The film suffers from having a fairly uninteresting villain, though BRIAN BLESSED! unashamedly plays the role as only he could (BRIAN BLESSED! also provides Tarzan's yell, which he is uniquely qualified to do). Clayton simply isn't active enough, and until the last few minutes, not threatening enough either. But Tarzan ultimately isn't driven by drama but by sentiment and feeling, so it doesn't require a strong villain (much like Beauty and the Beast, though Clayton is no Gaston, either).

Insofar as the film has strong drama, it comes from the visuals: and I don't mean to keep harping on Deep Canvas, but it really does leave the film with a richness of a kind never previously seen in 2-D animation - nor, in 1999, anywhere else, although by now we've seen Pixar outdo Tarzan's vast, twisting jungle at least a couple of times. I realise that I've largely failed to mention anything about the character design or animation, but naturally enough, it is of the finest - Disney in the '90s, very standard level of quality, you know. In particular, I admire Glen Keane's work in drafting Tarzan, and finding ways to depict his abnormal musculature without making it seem disgusting - also, Keane's innovation that Tarzan should slide around on branches as much as swing on vines, based on the animator's observation of skateboarders, does a great deal to exploit the possibilities of Deep Canvas while also giving him and his team plenty of chances to do all sorts of clever and interesting things with basic character motion that recall the burst of enthusiasm that greeted The Little Mermaid: the space to things completely unfettered by the real and the practical, bending the human form around in all sorts of unimaginable ways.

In general, the film looks about what one would expect: the characters are somewhat angular (especially Jane, led by Ken Duncan, who also oversaw the similar-looking Meg in Hercules), the colors are bright and pleasing - particularly, the contrast between the bold colors of the characters and the cornucopia of greens in the jungle background. This is one of the most visually forward of modern Disney films, by which I mean that it has such intense colors and ambitious images that it's hard not to respond on some gut level: it knocks the breath out of you a bit, in a manner rather more exciting than anything.

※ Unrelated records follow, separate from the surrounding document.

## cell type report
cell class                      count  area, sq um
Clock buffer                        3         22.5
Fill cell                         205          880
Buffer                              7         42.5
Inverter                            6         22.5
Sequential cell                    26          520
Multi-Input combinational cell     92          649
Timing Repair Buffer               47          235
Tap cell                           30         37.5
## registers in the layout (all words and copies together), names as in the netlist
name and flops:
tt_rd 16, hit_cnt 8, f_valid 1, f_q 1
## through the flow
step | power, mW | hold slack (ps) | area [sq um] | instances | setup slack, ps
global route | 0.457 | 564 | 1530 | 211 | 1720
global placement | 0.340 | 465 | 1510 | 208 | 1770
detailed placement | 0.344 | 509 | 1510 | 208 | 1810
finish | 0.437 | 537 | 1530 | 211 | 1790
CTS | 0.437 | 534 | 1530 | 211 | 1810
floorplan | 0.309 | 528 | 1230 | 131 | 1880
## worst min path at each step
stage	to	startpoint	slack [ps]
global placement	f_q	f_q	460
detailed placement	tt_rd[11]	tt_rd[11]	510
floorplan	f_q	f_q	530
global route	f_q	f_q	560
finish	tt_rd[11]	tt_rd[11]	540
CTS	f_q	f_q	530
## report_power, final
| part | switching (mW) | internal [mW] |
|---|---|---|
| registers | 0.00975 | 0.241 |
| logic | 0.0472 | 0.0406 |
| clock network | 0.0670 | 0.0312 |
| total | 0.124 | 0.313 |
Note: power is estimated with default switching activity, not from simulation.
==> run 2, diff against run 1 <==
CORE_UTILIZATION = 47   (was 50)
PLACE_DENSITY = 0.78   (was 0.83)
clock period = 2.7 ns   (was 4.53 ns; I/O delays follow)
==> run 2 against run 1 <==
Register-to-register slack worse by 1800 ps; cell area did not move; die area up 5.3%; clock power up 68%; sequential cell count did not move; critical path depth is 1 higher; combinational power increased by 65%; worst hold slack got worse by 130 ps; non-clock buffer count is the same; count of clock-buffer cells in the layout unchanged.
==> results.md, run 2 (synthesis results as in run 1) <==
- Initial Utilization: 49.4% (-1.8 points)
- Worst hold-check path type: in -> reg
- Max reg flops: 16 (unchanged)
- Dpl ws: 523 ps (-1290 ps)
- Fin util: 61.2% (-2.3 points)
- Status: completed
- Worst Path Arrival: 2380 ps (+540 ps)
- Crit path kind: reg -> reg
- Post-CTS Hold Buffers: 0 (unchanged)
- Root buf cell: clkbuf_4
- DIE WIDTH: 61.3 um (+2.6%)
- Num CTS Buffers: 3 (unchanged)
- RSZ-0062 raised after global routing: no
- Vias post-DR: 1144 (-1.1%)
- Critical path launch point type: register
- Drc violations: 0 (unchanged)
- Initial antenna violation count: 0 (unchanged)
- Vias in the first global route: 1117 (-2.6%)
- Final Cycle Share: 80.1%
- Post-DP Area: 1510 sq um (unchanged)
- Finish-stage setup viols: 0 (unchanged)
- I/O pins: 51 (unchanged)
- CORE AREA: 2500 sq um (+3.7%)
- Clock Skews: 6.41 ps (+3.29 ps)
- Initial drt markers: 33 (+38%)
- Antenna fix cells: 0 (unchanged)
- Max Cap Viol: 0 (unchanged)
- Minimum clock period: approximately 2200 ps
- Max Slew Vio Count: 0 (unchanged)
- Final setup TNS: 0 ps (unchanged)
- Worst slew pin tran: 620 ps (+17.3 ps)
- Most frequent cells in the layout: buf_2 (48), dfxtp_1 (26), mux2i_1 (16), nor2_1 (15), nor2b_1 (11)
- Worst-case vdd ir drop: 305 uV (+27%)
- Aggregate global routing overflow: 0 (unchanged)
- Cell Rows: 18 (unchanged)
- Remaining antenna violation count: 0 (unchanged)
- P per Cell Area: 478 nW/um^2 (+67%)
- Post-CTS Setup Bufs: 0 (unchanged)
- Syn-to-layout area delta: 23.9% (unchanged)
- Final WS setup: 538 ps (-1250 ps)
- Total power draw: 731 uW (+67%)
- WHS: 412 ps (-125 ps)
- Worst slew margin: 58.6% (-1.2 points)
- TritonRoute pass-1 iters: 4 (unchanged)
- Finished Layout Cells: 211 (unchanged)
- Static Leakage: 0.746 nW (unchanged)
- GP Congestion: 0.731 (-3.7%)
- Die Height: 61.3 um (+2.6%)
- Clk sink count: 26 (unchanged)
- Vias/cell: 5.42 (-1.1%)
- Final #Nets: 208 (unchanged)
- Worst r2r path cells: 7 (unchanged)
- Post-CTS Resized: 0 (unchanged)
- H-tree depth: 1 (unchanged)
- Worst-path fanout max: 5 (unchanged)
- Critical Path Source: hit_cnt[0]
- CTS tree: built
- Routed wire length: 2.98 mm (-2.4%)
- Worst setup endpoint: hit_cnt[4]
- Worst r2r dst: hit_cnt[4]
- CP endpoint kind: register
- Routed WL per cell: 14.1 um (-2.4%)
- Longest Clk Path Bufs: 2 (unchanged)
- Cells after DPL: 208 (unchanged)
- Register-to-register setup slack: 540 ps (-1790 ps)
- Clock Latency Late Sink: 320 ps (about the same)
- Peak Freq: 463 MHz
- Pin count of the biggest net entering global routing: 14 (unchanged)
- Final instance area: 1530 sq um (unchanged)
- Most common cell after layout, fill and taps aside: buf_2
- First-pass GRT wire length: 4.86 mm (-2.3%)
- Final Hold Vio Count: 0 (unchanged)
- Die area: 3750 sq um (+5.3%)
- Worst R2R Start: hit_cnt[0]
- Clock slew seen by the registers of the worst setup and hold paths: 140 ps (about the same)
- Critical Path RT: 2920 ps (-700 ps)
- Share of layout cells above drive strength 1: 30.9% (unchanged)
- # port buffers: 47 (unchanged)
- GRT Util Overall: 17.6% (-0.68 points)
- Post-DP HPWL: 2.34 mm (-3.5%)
## src/rtl/mul_pkg.sv

```systemverilog
// Shared definitions for the radix-4 Booth / Wallace-tree multiplier:
// internal width derivation, Booth digit encoding and operand mode flags.
package mul_pkg;

  // Internal operand width: XLEN+1 for the sign/zero extension, +1 to make it even
  function automatic int calc_w(input int xlen);
    return xlen + 2;
  endfunction

  // Number of radix-4 Booth partial products for an XLEN-bit multiplier
  function automatic int calc_npp(input int xlen);
    return (xlen + 2) / 2;
  endfunction

  // Number of 3:2 counter levels needed to bring 'rows' operands down to two
  function automatic int wallace_levels(input int rows);
    int n;
    int lv;
    n  = rows;
    lv = 0;
    while (n > 2) begin
      n  = 2 * (n / 3) + (n % 3);
      lv = lv + 1;
    end
    return lv;
  endfunction

  // Booth digit selections: multiple of the multiplicand to add
  typedef enum logic [2:0] {
    BOOTH_ZERO = 3'd0,
    BOOTH_POS1 = 3'd1,
    BOOTH_POS2 = 3'd2,
    BOOTH_NEG1 = 3'd3,
    BOOTH_NEG2 = 3'd4
  } booth_sel_e;

  // Per-operand interpretation (MUL/MULH = S/S, MULHSU = S/U, MULHU = U/U)
  typedef enum logic {
    OPD_UNSIGNED = 1'b0,
    OPD_SIGNED   = 1'b1
  } opd_mode_e;

  // Radix-4 Booth recoding of multiplier bits {b[2i+1], b[2i], b[2i-1]}
  function automatic booth_sel_e booth_encode(input logic [2:0] bits);
    booth_sel_e sel;
    case (bits)
      3'b001, 3'b010: sel = BOOTH_POS1;
      3'b011:         sel = BOOTH_POS2;
      3'b100:         sel = BOOTH_NEG2;
      3'b101, 3'b110: sel = BOOTH_NEG1;
      default:        sel = BOOTH_ZERO;
    endcase
    return sel;
  endfunction

endpackage

```

## src/rtl/booth_pp_gen.sv

```systemverilog
// One radix-4 Booth partial product, sign-extended to 2*W bits and left
// unshifted. Negative digits return the one's complement; the missing +1
// is reported on 'neg' so it can be added as a separate tree input.
module booth_pp_gen
  import mul_pkg::*;
#(
  parameter int W = 34
) (
  input  logic [W-1:0]   mcand,
  input  logic [2:0]     bits,
  output logic [2*W-1:0] pp,
  output logic           neg
);

  booth_sel_e     sel;
  logic [2*W-1:0] ext;
  logic [2*W-1:0] mag;

  assign sel = booth_encode(bits);
  assign ext = {{W{mcand[W-1]}}, mcand};

  // Pick the multiple of the multiplicand and invert it for negative digits
  always_comb begin
    mag = '0;
    neg = 1'b0;
    case (sel)
      BOOTH_POS1: mag = ext;
      BOOTH_POS2: mag = ext << 1;
      BOOTH_NEG1: begin
        mag = ext;
        neg = 1'b1;
      end
      BOOTH_NEG2: begin
        mag = ext << 1;
        neg = 1'b1;
      end
      default: mag = '0;
    endcase
    pp = neg ? ~mag : mag;
  end

endmodule

```

## src/rtl/booth_wallace_mul_pipe.sv

```systemverilog
// Three-stage, globally stalled radix-4 Booth / Wallace-tree multiplier
// returning the full 2*XLEN product with a passthrough tag.
//   S1: extended operands, S2: Wallace sum/carry, S3: final add.
module booth_wallace_mul_pipe
  import mul_pkg::*;
#(
  parameter int XLEN  = 32,
  parameter int TAG_W = 4
) (
  input  logic                clk,
  input  logic                reset,
  input  logic                flush,
  input  logic                in_valid,
  output logic                in_ready,
  input  logic [XLEN-1:0]     in_src1,
  input  logic [XLEN-1:0]     in_src2,
  input  logic                in_signed1,
  input  logic                in_signed2,
  input  logic [TAG_W-1:0]    in_tag,
  output logic                out_valid,
  input  logic                out_ready,
  output logic [2*XLEN-1:0]   out_result,
  output logic [TAG_W-1:0]    out_tag
);

  localparam int W     = calc_w(XLEN);
  localparam int NPP   = calc_npp(XLEN);
  localparam int PW    = 2 * W;
  localparam int RW    = 2 * XLEN;
  localparam int NROWS = NPP + 1;
  localparam int NLVL  = wallace_levels(NROWS);

  // 3:2 counter: bitwise sum and the carry vector moved up one column
  function automatic logic [PW-1:0] csa_sum(input logic [PW-1:0] x, input logic [PW-1:0] y,
                                            input logic [PW-1:0] z);
    return x ^ y ^ z;
  endfunction

  function automatic logic [PW-1:0] csa_carry(input logic [PW-1:0] x, input logic [PW-1:0] y,
                                              input logic [PW-1:0] z);
    return ((x & y) | (x & z) | (y & z)) << 1;
  endfunction

  logic              stall;
  logic              accept;
  opd_mode_e         mode1;
  opd_mode_e         mode2;
  logic              ext1;
  logic              ext2;

  logic              s1_valid;
  logic [W-1:0]      s1_a;
  logic [W-1:0]      s1_b;
  logic [TAG_W-1:0]  s1_tag;

  logic              s2_valid;
  logic [RW-1:0]     s2_sum;
  logic [RW-1:0]     s2_carry;
  logic [TAG_W-1:0]  s2_tag;

  logic [W:0]        b_ext;
  logic [PW-1:0]     pp_raw [NPP];
  logic [NPP-1:0]    pp_neg;
  logic [PW-1:0]     tree_q [NROWS];
  logic [PW-1:0]     tree_n [NROWS];
  int                tree_cnt;
  int                tree_k;

  // Global stall: a product waiting on the consumer freezes every stage.
  // Reset is folded in so the input side is closed while reset is held.
  assign stall    = out_valid & ~out_ready;
  assign in_ready = reset & ~stall & ~flush;
  assign accept   = in_valid & in_ready;

  assign mode1 = opd_mode_e'(in_signed1);
  assign mode2 = opd_mode_e'(in_signed2);
  assign ext1  = (mode1 == OPD_SIGNED) & in_src1[XLEN-1];
  assign ext2  = (mode2 == OPD_SIGNED) & in_src2[XLEN-1];

  // Stage valid bits: cleared by reset or flush, frozen while stalled
  always_ff @(posedge clk or negedge reset) begin
    if (!reset) begin
      s1_valid  <= 1'b0;
      s2_valid  <= 1'b0;
      out_valid <= 1'b0;
    end else if (flush) begin
      s1_valid  <= 1'b0;
      s2_valid  <= 1'b0;
      out_valid <= 1'b0;
    end else if (!stall) begin
      s1_valid  <= accept;
      s2_valid  <= s1_valid;
      out_valid <= s2_valid;
    end
  end

  // S1: capture operands extended to W bits (by sign or zero) plus the tag
  always_ff @(posedge clk or negedge reset) begin
    if (!reset) begin
      s1_a   <= '0;
      s1_b   <= '0;
      s1_tag <= '0;
    end else if (!stall) begin
      s1_a   <= {{2{ext1}}, in_src1};
      s1_b   <= {{2{ext2}}, in_src2};
      s1_tag <= in_tag;
    end
  end

  // Booth digit i looks at multiplier bits [2i+1:2i-1] with an implied 0 below bit 0
  assign b_ext = {s1_b, 1'b0};

  for (genvar i = 0; i < NPP; i++) begin : g_pp
    booth_pp_gen #(.W(W)) u_pp (
      .mcand (s1_a),
      .bits  (b_ext[2*i+2:2*i]),
      .pp    (pp_raw[i]),
      .neg   (pp_neg[i])
    );
  end

  // Wallace reduction: shifted partials plus one row of negation +1 bits are
  // compressed level by level with 3:2 counters until two rows remain
  always_comb begin
    for (int r = 0; r < NROWS; r++) begin
      tree_q[r] = '0;
      tree_n[r] = '0;
    end
    for (int i = 0; i < NPP; i++) begin
      tree_q[i]        = pp_raw[i] << (2 * i);
      tree_q[NPP][2*i] = pp_neg[i];
    end
    tree_cnt = NROWS;
    tree_k   = 0;
    for (int lvl = 0; lvl < NLVL; lvl++) begin
      for (int r = 0; r < NROWS; r++) begin
        tree_n[r] = '0;
      end
      tree_k = 0;
      for (int g = 0; g < NROWS / 3; g++) begin
        if (3 * g + 2 < tree_cnt) begin
          tree_n[tree_k]     = csa_sum(tree_q[3*g], tree_q[3*g+1], tree_q[3*g+2]);
          tree_n[tree_k + 1] = csa_carry(tree_q[3*g], tree_q[3*g+1], tree_q[3*g+2]);
          tree_k             = tree_k + 2;
        end
      end
      for (int r = 0; r < NROWS; r++) begin
        if (r >= 3 * (tree_cnt / 3) && r < tree_cnt) begin
          tree_n[tree_k] = tree_q[r];
          tree_k         = tree_k + 1;
        end
      end
      for (int r = 0; r < NROWS; r++) begin
        tree_q[r] = tree_n[r];
      end
      tree_cnt = tree_k;
    end
  end

  // S2: register the two reduced rows; bits above 2*XLEN never reach the result
  always_ff @(posedge clk or negedge reset) begin
    if (!reset) begin
      s2_sum   <= '0;
      s2_carry <= '0;
      s2_tag   <= '0;
    end else if (!stall) begin
      s2_sum   <= tree_q[0][RW-1:0];
      s2_carry <= tree_q[1][RW-1:0];
      s2_tag   <= s1_tag;
    end
  end

  // S3: final carry-propagate add into the held output register
  always_ff @(posedge clk or negedge reset) begin
    if (!reset) begin
      out_result <= '0;
      out_tag    <= '0;
    end else if (!stall) begin
      out_result <= s2_sum + s2_carry;
      out_tag    <= s2_tag;
    end
  end

endmodule

```

## config.mk

```make
export PLATFORM = sky130hd
export DESIGN_NAME = booth_wallace_mul_pipe
export DESIGN_NICKNAME = d
export VERILOG_FILES = /design/src/rtl/mul_pkg.sv /design/src/rtl/booth_pp_gen.sv /design/src/rtl/booth_wallace_mul_pipe.sv
export SDC_FILE = /design/constraint.sdc
export NUM_CORES = 2
export LEC_CHECK = 0
export ABC_AREA = 1
export CAP_MARGIN = 10
export CORE_MARGIN = 1
export CORE_UTILIZATION = 53
export CTS_BUF_LIST = sky130_fd_sc_hd__clkbuf_16
export CTS_CLUSTER_DIAMETER = 150
export DETAILED_ROUTE_END_ITERATION = 7
export PLACE_DENSITY = 0.7
export SETUP_SLACK_MARGIN = 0.15
export SLEW_MARGIN = 25
export SYNTH_ARGS = -nofsm -noshare
export SYNTH_HDL_FRONTEND = slang
export SYNTH_HIERARCHICAL = 1
export SYNTH_SLANG_ARGS = --single-unit
```

## constraint.sdc

```tcl
create_clock -name clk -period 9.5 [get_ports clk]
set_input_delay 1.425 -clock clk [delete_from_list [all_inputs] [get_ports clk]]
set_output_delay 1.425 -clock clk [all_outputs]
set_load 0.01 [all_outputs]
```

; Word-level counts from Yosys, hierarchy flattened
; Index checks and enable logic that the tools add are counted.
[totals]
ff_bits = 272
out_inout_bits = 70
word_cells = 475
[classes]
add_sub_neg = 1
n_eq_ne = 168
mux = 74
bitwise = 138
reduce_logical = 83
[op_table]
columns = op, n
row1 = $and 63x63->63, 46
row2 = $or 63x63->63, 32
row3 = $xor 64x64->64, 31
row4 = $eq 3x2->1 const B, 66
row5 = $eq 3x3->1 const B, 65
row6 = $pmux 3 s4, 16
row7 = $reduce_or 2->1, 83
row8 = $pmux 64 s2, 1
row9 = $and 63x33->63, 2
row10 = $pmux 62 s2, 1
row11 = $pmux 60 s2, 1
row12 = $pmux 58 s2, 1
row13 = $pmux 56 s2, 1
row14 = $pmux 54 s2, 1
row15 = $pmux 52 s2, 1
row16 = $pmux 50 s2, 1
row17 = $eq 3x1->1 const B, 33
row18 = $pmux 48 s2, 1
row19 = $pmux 46 s2, 1
row20 = $pmux 44 s2, 1
row21 = $pmux 42 s2, 1
row22 = $pmux 40 s2, 1
row23 = $pmux 38 s2, 1
row24 = $pmux 36 s2, 1
row25 = other kinds (45), 75

; Longest topological paths before layout
[logic_depth]
ltp_word = 26
ltp_mapped = 31
ltp_nobuf = 30

; Modules after synthesis
; The synthesis kept the hierarchy.
[modules_own_cells]
columns = mod, instances, cells_per_inst, area_each_um2, seq_area_each_um2
row1 = booth_wallace_mul_pipe, 1, 3964, 33996.4, 6706.4
row2 = booth_pp_gen, 17, 259, 1251.2, 0.0

; Worst setup path before layout
; OpenSTA, ideal clock, no wires.
[synth_path]
path_type = flip-flop to flip-flop
start = register, netlist name s1_a[32]
end = register s2_sum[63]
arrival_ns = 6.621
required_ns = 9.383
setup_slack_ns = 2.762
path_stages_with_launch = 24
synth_period_minus_slack_ns = 6.738
path_cell_list = dfrtp_1 -> o21ai_0 -> a22oi_1 -> buf_4 -> inv_1 -> fa_1 -> fa_1 -> fa_1 -> inv_1 -> fa_1 -> fa_1 -> nand3b_1 -> nand2_1 -> nand2_1 -> inv_1 -> nor2_1 -> nand2_1 -> nand2_1 -> nand2_1 -> nand2_1 -> inv_1 -> nand2_1 -> nand3_1 -> nand2_1
[synth_lines]
columns = element, line_no
row1 = end signal: assignment, booth_wallace_mul_pipe.sv:167  ; s2_sum <= tree_q[0][RW-1:0];
row2 = end: declaration, booth_wallace_mul_pipe.sv:57  ; logic [RW-1:0] s2_sum;

; Final worst setup path
[layout_path]
start = register s1_b[21]
end = register s2_sum[63]
[layout_via]
elab_cells_between_ends = 81
classes_between = 20 x eq/ne / 8 x mux / 43 x bitwise / 10 x reduce/logical
[layout_lines]
columns = element, line_no
row1 = start: declaration, booth_wallace_mul_pipe.sv:53  ; logic [W-1:0] s1_b;
row2 = start signal: assignment, booth_wallace_mul_pipe.sv:105  ; s1_b <= {{2{ext2}}, in_src2};
row3 = $eq 3x3->1 (tied with other cells), mul_pkg.sv:46  ; case (bits)
row4 = $reduce_or 2->1, mul_pkg.sv:46
row5 = $pmux 3 s4 (*), mul_pkg.sv:46
row6 = $eq 3x2->1 or $eq 3x3->1 (tied branches), booth_pp_gen.sv:26  ; case (sel)
row7 = $reduce_or 2->1 (no source line) (*), -
row8 = $mux 1 (*), booth_pp_gen.sv:26
row9 = via pp_neg[10], booth_wallace_mul_pipe.sv:63  ; logic [NPP-1:0] pp_neg;
row10 = $mux 44 (*), booth_pp_gen.sv:39  ; pp = neg ? ~mag : mag;
row11 = [4 not listed], -
row12 = $or 63x63->63 (2 in series), booth_wallace_mul_pipe.sv:41  ; return ((x & y) | (x & z) | (y & z)) << 1;
row13 = $and 63x63->63, booth_wallace_mul_pipe.sv:41
row14 = $or 63x63->63 (2 in series), booth_wallace_mul_pipe.sv:41
row15 = $xor 64x64->64 (2 in series), booth_wallace_mul_pipe.sv:36  ; return x ^ y ^ z;
row16 = $and 63x63->63, booth_wallace_mul_pipe.sv:41
row17 = $or 63x63->63 (2 in series), booth_wallace_mul_pipe.sv:41
row18 = $xor 64x64->64, booth_wallace_mul_pipe.sv:36
row19 = $xor 64x64->64 (*), booth_wallace_mul_pipe.sv:36
; Mark *: on every way through the listed nets, which the timed path passes. The rest lies on a longest branch.
; A chain may end at the register's enable or synchronous reset.

==> impl_metrics.json <==
{
  "status": "finished clean",
  "slew-limit-headroom_pct": 23.7,
  "drt_pass1_iterations": 7,
  "clk_latency_ps": 610,
  "final_cells": 9067,
  "cts_tree": "built",
  "dieArea_mm2": 0.101,
  "post-route-period-util_pct": 68.6,
  "hp-class": "reg -> reg",
  "overflow": 0,
  "first_iter_violations": 6513,
  "p_leak_nw": 31.3,
  "antenna_found_initial": 7,
  "synthCells": 8015,
  "critPathSlowestCell": "nor2_4",
  "drv_slew": 0,
  "cp.arrival_ps": 7030,
  "clock_path_buffers": 3,
  "drive_gt1_share_pct": 4.68,
  "holdBufCountCts": 0,
  "hpwl_um": 141000,
  "critPathTopFamily": "adder cells",
  "cts_max_level": 2,
  "grt_pass1_wl_um": 296000,
  "grt.met1_usage_pct": 51.4,
  "finalWirelength_um": 196000,
  "start_util_pct": 53.5,
  "timing.final.crit_period_ps": 6520,
  "post-cts-setup-buffers": 0,
  "end_kind": "flip-flop",
  "via_count": 52100,
  "skew_ps": 18.2,
  "ir_worst_vdd_uv": 349,
  "cpPeakStageDelay_ps": 830,
  "cp.required_ps": 10000,
  "port_buffers": 144,
  "grt_usage_pct": 39.2,
  "cts_buffers": 37,
  "design.core.area_mm2": 0.0984,
  "postCtsResizedCells": 0,
  "grt_pass1_vias": 49400,
  "gp_congestion": 0.981,
  "ant_nets": 0,
  "nFillCells": 9736,
  "drc": 0,
  "fp.dieW_um": 317,
  "tns_ps": 0,
  "maxCapViolCount": 0,
  "critPathKind": "reg -> reg",
  "rr_worst_depth": 25,
  "hold_viol": 0,
  "startpoint": "s1_b[21]",
  "area_growth_pct": 2.91,
  "r2r_setup_slack_ps": 2980,
  "rows": 115,
  "r2r-start": "s1_b[21]",
  "reg2reg_to": "s2_sum[63]",
  "gr-usage-met2_pct": 59.0,
  "dp_cells": 9000,
  "gr-max-usage-layer": "met2",
  "die_h_um": 317,
  "total_power_w": 0.0265,
  "io_pins": 145,
  "fmax_mhz": 153,
  "worst_setup_path_start_kind": "flip-flop",
  "utilization_pct": 55.1,
  "crit_path_frequent_cell": "nand2_1",
  "cp_max_fo": 35,
  "tightest_slew_ps": 1140,
  "p_per_area_mw_per_mm2": 489,
  "numClockSinks": 268,
  "grt_use_met3_pct": 10.4,
  "wl_per_cell_um": 21.6,
  "via_per_inst": 5.75,
  "setup_viol": 0,
  "nets": 8673,
  "crit_end": "s2_sum[63]",
  "critPathBufInv": 7,
  "syn_area_mm2": 0.0527,
  "holdWs_ps": 464,
  "avgSynthCellArea_um2": 6.57,
  "cts_root_buffer": "clkbuf_16",
  "grt_max_degree": 176,
  "clkTransAtPathRegs_ps": 60,
  "rsz0062_at_grt": "no",
  "ys_warn_count": 6,
  "crit_cells": 25
}
worst register-to-register path: cells and delay by family (launching register included):
family | cells | cell delay [ps]
AO/OA/AOI/OAI | 1 | 470
AND/OR/NAND/NOR | 12 | 1590
flip-flops | 1 | 700
adder cells (fa/ha/maj) | 5 | 2370
buffers and inverters | 7 | 1280
metal layers:
layer  share of wire (%)  up-vias  wire length [µm]
met4                 6.2       12             12100
li1                    -    23700                 -
met2                  43     3160             83700
met1                  38    24600             75300
met3                  13      620             25000
met5               0.039        -                76
cell usage in the layout, fill, tap and decap left out, types with 9 or more instances in the layout:
cell,instances
nand2_1,3377
nand3_1,1206
inv_1,1165
fa_1,679
dfrtp_1,264
ha_1,165
clkdlybuf4s50_1,143
nor2_1,120
buf_4,86
o21ai_0,76
a21oi_1,68
inv_2,55
nand2_2,52
clkbuf_16,38
nor2_4,37
nand4_1,27
xor2_1,25
xnor2_1,22
nor2_2,20
o21ai_1,19
nor3_1,13
o21ai_2,12
o21bai_1,9
nand3_2,9
nand3b_1,9
clkinv_1,9
a22oi_2,9
worst min path at each step:
stage                          to  cells past startpoint  startpoint
floorplan           out_result[0]                      2   s2_sum[0]
global placement    out_result[0]                      2   s2_sum[0]
detailed placement  out_result[0]                      2   s2_sum[0]
CTS                 out_result[0]                      2   s2_sum[0]
global route           out_tag[3]                      2  out_tag[3]
finish              out_result[0]                      2   s2_sum[0]
registers in the layout, summed over array words and instances, names as in the netlist:
name	count
s2_carry	59
s2_tag	4
s1_tag	4
s2_valid	1
s1_valid	1
s2_sum	64
s1_b	33
out_valid	1
out_result	64
s1_a	33
out_tag	4
layout make-up:
| class | instances | area, µm² | share of cell area [%] |
|---|---|---|---|
| flip-flops and latches | 268 | 6710 | 12.4 |
| clock buffers | 38 | 951 | 1.75 |
| multi-input cells | 5994 | 38000 | 70.0 |
| clock inverters | 26 | 208 | 0.383 |
| repair buffers | 235 | 2180 | 4.02 |
| well taps | 1287 | 1610 | 2.97 |
| inverters | 1218 | 4580 | 8.45 |
| diodes | 1 | 2.50 | 0.00462 |
where the power goes:
| group | switching, W | internal (W) | total (W) |
|---|---|---|---|
| Sequential | 0.000403 | 0.00206 | 0.00246 |
| Combinational | 0.0136 | 0.00901 | 0.0227 |
| Clock | 0.000616 | 0.000784 | 0.00140 |
metrics by stage:
| stage | worst slack (ps) | area, µm² |
|---|---|---|
| 2_1_floorplan | 3130 | 52700 |
| 3_3_place_gp | 2980 | 53000 |
| 3_5_place_dp | 2990 | 53000 |
| 4_1_cts | 2970 | 54200 |
| 5_1_grt | 2790 | 54200 |
| 6_report | 2980 | 54200 |
Power figures use the tool's default switching activity.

So anyway, I need to take something back: I said in regard to The Hunchback of Notre Dame that it was the last great Disney feature, because at the time I had it in my head that Tarzan was kind of middling, except for the good backgrounds. Aside from the fact that the backgrounds are in fact "things of orgasm-inducing beauty" and not "good", I have no idea what my problem was when I last saw the movie, maybe six or seven years ago. It's not the strongest thing out there, but it's beautiful in every detail of character and design, its emotional palette is dead simple and because of that, sweetly touching, it has some fantastically thrilling adventure setpieces, the comic relief doesn't suck, and Phil Collins is like the tastiest junk food you ever had. It is, in fact, a great Disney film - not masterpiece quality, but good enough to stand shoulder-to-shoulder with plenty of its cousins.

Oddly, the three films so far in this retrospective that have improved the most compared to my memories came out right in a row: Hercules, Mulan, Tarzan. They were first released when I was 15, 16, and 17, respectively - maybe it was just my delayed teenage rejection of Disney, I don't know. If I manage to find really nice things to say about Atlantis: The Lost Empire in a couple more entries, you can go ahead and disregard everything I've said about animation so far.